A new temperature scale uses X as a unit of temperature, where the numerical value of the temperature ${t_x}$ in this scale is related to the absolute temperature $T$ by ${t_x} = 3T + 300$ . If the specific heat of a material using this unit is $1400{\text{Jk}}{{\text{g}}^{ - 1}}{{\text{X}}^{ - 1}}$ , find its specific heat in the S.I. system of units.
A) $4200{\text{Jk}}{{\text{g}}^{ - 1}}{{\text{K}}^{ - 1}}$
B) $1400{\text{Jk}}{{\text{g}}^{ - 1}}{{\text{K}}^{ - 1}}$
C) ${\text{466}}{\text{.7Jk}}{{\text{g}}^{ - 1}}{{\text{K}}^{ - 1}}$
D) Impossible to determine from the given information.

Answer 1

The given relation between the temperature in the X system of units and the temperature in the S.I. system of units suggests that a change in temperature of 1 K in the S.I. system of unit will be reflected as a change in temperature of 3 K in the new system.

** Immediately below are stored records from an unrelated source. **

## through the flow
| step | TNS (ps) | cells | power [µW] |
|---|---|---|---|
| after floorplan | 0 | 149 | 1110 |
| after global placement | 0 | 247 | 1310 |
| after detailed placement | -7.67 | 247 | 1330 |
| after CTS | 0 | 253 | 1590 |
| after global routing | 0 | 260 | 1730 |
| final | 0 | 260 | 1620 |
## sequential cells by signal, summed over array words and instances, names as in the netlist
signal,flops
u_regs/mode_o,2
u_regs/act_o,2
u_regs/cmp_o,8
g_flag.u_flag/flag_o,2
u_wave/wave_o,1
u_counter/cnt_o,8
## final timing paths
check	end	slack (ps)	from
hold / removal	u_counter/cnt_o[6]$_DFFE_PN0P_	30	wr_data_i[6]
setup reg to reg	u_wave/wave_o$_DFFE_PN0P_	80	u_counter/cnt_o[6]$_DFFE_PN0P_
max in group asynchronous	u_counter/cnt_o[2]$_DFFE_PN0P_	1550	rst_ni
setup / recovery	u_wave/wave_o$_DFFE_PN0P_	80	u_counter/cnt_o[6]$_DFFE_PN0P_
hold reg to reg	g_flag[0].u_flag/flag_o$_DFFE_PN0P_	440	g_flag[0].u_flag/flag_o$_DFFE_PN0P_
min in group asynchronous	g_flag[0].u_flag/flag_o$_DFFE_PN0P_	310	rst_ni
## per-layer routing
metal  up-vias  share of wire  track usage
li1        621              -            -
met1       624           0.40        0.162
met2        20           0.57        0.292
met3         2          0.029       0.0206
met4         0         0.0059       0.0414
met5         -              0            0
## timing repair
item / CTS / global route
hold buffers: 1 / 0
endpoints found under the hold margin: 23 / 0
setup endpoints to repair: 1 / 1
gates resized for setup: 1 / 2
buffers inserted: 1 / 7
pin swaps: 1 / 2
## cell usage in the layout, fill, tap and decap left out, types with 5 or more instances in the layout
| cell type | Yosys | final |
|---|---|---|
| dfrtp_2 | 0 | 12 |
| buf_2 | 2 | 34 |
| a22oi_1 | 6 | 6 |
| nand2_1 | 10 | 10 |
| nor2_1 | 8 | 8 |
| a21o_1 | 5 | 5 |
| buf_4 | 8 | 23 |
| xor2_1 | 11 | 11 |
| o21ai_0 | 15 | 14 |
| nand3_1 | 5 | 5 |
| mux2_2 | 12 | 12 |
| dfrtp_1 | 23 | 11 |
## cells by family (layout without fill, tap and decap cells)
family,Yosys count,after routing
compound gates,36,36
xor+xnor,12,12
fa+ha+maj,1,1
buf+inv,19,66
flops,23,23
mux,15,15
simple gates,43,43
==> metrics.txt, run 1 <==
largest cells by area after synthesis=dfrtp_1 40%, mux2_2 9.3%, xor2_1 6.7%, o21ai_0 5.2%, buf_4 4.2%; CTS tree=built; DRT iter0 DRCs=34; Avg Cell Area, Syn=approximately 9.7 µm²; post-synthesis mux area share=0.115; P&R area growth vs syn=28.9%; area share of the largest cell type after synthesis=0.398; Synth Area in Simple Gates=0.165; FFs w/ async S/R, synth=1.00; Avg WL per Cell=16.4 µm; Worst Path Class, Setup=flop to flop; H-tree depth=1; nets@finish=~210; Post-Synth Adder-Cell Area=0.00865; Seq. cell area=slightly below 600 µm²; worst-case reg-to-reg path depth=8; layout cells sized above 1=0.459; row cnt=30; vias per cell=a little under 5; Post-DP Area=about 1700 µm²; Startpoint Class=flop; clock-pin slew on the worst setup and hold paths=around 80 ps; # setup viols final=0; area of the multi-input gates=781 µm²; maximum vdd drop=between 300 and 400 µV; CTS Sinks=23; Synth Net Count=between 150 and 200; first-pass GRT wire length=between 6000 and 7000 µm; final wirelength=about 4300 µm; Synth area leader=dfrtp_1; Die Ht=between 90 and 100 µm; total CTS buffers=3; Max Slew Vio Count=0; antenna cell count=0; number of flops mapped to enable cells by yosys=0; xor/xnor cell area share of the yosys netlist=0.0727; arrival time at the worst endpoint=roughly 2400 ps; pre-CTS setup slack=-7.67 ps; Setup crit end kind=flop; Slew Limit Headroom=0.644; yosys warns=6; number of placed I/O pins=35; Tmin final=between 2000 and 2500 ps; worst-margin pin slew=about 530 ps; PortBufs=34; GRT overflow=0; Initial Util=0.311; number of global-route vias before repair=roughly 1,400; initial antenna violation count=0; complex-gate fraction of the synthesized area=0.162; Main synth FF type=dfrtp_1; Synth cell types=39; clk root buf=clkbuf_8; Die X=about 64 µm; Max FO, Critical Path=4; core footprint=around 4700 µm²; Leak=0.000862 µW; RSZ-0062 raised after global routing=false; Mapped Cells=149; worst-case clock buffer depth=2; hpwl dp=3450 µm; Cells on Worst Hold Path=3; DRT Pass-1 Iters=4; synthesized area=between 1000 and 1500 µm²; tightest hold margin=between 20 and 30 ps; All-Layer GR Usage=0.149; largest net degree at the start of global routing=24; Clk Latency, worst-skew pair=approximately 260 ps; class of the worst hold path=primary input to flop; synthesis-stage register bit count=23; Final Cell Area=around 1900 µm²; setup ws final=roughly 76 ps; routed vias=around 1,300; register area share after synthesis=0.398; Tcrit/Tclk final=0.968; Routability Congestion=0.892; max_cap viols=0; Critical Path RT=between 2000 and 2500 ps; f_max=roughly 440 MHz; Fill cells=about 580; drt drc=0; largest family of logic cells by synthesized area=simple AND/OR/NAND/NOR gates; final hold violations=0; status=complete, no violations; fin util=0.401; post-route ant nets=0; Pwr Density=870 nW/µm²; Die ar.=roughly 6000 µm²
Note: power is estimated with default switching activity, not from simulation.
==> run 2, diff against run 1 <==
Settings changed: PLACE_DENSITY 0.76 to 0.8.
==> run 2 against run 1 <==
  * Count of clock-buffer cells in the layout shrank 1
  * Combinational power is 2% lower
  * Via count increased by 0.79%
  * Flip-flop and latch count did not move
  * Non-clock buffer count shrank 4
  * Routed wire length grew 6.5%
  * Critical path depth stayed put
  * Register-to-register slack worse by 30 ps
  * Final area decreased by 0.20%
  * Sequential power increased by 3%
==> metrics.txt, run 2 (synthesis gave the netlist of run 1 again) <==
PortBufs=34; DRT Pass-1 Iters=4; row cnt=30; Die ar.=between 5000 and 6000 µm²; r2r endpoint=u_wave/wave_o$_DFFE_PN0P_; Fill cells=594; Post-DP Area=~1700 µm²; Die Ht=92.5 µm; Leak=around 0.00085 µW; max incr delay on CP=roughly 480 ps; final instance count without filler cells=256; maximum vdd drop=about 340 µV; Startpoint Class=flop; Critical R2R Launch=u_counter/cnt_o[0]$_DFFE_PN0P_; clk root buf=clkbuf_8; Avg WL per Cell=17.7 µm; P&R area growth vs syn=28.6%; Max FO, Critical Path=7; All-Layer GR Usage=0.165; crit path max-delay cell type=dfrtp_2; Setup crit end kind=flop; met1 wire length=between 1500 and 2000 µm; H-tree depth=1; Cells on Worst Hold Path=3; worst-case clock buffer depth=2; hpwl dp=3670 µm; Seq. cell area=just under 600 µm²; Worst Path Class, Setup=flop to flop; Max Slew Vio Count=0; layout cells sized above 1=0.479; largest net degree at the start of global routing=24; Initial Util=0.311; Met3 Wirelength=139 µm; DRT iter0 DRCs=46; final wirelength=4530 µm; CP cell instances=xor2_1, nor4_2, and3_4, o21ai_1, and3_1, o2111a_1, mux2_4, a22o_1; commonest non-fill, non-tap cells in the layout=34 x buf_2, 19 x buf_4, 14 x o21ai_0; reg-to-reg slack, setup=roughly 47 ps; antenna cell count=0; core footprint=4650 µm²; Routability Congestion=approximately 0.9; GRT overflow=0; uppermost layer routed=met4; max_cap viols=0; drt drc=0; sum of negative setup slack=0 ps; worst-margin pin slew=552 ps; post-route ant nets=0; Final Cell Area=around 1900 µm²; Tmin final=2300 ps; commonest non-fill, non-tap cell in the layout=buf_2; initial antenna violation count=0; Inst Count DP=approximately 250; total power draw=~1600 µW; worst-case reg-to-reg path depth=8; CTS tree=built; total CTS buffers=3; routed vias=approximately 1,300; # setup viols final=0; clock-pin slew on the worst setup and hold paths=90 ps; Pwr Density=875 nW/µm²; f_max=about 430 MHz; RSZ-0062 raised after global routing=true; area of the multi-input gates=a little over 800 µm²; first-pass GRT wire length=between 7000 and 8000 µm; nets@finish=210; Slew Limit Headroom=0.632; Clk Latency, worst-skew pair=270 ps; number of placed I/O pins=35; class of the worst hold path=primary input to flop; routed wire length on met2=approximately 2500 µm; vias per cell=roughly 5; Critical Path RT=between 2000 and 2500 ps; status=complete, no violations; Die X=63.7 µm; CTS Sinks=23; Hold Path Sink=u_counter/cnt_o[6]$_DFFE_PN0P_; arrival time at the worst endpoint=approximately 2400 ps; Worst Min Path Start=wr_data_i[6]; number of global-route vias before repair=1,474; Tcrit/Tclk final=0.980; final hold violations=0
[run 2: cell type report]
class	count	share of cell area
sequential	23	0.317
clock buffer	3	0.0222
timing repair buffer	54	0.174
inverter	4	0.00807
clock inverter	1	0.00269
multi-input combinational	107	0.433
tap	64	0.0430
[config.mk]
export PLATFORM = sky130hd
export DESIGN_NAME = dchain_top
export DESIGN_NICKNAME = d
export VERILOG_FILES = /design/src/rtl/dchain_pkg.sv /design/src/rtl/dchain_ctrl.sv /design/src/rtl/dchain_dp.sv /design/src/rtl/dchain_top.sv
export SDC_FILE = /design/constraint.sdc
export NUM_CORES = 1
export LEC_CHECK = 0
export BUFFER_PORTS_ARGS = -buffer_cell sky130_fd_sc_hd__buf_2
export CORE_AREA = 5 5 107 109
export CTS_CLUSTER_SIZE = 20
export DETAILED_ROUTE_END_ITERATION = 10
export DIE_AREA = 0 0 112 114
export PLACE_DENSITY = 0.81
export SKIP_CTS_REPAIR_TIMING = 1
export SYNTH_ARGS = -nofsm -noshare
export SYNTH_HDL_FRONTEND = slang
export SYNTH_SLANG_ARGS = --single-unit
export TNS_END_PERCENT = 100
[constraint.sdc]
create_clock -name clk -period 6.4 [get_ports clk]
set_input_delay 0.64 -clock clk [delete_from_list [all_inputs] [get_ports clk]]
set_output_delay 0.64 -clock clk [all_outputs]
set_load 0.03 [all_outputs]
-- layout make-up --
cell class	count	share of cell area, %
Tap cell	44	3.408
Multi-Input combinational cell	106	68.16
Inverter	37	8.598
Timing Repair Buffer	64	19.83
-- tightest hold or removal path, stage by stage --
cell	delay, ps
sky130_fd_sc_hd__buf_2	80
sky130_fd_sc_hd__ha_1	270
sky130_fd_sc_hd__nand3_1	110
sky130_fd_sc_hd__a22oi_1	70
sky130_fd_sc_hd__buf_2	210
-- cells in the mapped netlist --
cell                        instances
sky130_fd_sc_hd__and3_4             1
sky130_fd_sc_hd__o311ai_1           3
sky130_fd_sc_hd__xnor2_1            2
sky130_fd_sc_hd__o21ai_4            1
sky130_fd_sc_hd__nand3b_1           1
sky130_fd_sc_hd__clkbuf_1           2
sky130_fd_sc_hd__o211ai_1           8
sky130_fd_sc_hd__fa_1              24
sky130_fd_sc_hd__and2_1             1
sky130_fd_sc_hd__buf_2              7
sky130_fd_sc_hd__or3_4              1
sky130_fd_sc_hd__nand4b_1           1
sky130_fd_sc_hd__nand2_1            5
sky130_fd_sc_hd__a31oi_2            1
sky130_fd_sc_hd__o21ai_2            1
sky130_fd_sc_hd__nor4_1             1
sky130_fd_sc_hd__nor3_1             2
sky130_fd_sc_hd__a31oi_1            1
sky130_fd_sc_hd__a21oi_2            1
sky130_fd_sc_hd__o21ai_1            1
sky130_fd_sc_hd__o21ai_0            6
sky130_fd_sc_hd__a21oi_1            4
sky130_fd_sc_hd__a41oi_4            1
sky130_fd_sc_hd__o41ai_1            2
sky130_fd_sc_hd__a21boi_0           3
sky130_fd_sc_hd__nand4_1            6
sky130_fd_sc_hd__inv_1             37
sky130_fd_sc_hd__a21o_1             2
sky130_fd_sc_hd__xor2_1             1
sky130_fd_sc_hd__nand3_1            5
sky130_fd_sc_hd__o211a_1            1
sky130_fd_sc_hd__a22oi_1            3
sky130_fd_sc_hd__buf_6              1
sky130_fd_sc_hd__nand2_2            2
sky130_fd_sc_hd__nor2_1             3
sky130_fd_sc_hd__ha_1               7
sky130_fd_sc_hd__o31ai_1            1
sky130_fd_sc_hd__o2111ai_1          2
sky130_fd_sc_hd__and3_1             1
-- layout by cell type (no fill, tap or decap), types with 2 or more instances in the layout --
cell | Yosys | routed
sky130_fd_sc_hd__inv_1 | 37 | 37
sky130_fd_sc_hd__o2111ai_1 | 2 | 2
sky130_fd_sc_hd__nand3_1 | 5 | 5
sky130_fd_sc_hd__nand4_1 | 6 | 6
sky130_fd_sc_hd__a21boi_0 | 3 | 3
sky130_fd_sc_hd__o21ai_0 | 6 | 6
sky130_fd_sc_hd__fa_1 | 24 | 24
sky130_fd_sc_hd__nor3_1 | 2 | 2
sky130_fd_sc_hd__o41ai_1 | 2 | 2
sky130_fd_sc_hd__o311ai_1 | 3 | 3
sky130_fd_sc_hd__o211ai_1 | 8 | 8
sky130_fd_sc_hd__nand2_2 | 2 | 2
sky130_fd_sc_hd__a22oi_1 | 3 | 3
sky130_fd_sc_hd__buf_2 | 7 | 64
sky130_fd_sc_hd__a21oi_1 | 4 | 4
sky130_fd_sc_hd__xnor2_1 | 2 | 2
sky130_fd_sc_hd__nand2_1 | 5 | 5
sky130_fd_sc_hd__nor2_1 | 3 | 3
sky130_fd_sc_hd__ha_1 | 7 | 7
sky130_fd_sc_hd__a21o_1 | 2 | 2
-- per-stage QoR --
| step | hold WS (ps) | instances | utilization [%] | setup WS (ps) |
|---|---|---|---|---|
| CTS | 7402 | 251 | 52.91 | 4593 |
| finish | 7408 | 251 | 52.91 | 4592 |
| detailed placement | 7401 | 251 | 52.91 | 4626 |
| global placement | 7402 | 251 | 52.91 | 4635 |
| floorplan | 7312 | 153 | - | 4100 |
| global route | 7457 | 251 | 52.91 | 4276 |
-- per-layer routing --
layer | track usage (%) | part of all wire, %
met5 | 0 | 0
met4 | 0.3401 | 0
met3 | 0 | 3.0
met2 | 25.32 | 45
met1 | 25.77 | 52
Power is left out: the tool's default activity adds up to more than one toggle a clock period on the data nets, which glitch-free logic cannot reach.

Complete step by step answer.
Step 1: Using the relation ${t_x} = 3T + 300$ find the value of ${t_x}$ when the temperature in S.I. unit changes from 0 K to 1 K and obtain the factor by which the temperature in the X system increases.
Given the relation for the temperature ${t_x}$ in the X scale as ${t_x} = 3T + 300$ .
For $T = 0{\text{K}}$ , ${t_x} = 3 \times 0 + 300 = 300{\text{X}}$
For $T = 1{\text{K}}$ , ${t_x} = 3 \times 1 + 300 = 303{\text{X}}$
Hence we change $\delta \left( {{t_x}} \right) = 303 - 300 = 3$ .
This implies that when there is a change of 1 K in the S.I. system, the corresponding change in the X system will be 3 K.
Step 2: Using the obtained factor of change of temperature, find the specific heat of the material in the S.I. system.
The specific heat of the material in the X system is given to be $1400{\text{Jk}}{{\text{g}}^{ - 1}}{{\text{X}}^{ - 1}}$ .
The factor by which the temperature changes in the X system is obtained as $\delta \left( {{t_x}} \right) = 3$
So, the specific heat of the material in the S.I. unit can be obtained by $1400 \times 3 = 4200{\text{Jk}}{{\text{g}}^{ - 1}}{{\text{K}}^{ - 1}}$

Hence the correct option is A.

Note: Specific heat of a material refers to the amount of heat required to raise the temperature of a material of mass of $1{\text{kg}}$ by $1{\text{K}}$. Since $\delta \left( {{t_x}} \right) = 3$, in the new system, the specific heat of the material will be the amount of heat required to change the temperature of the material of mass of $1{\text{kg}}$ by ${\text{3K}}$.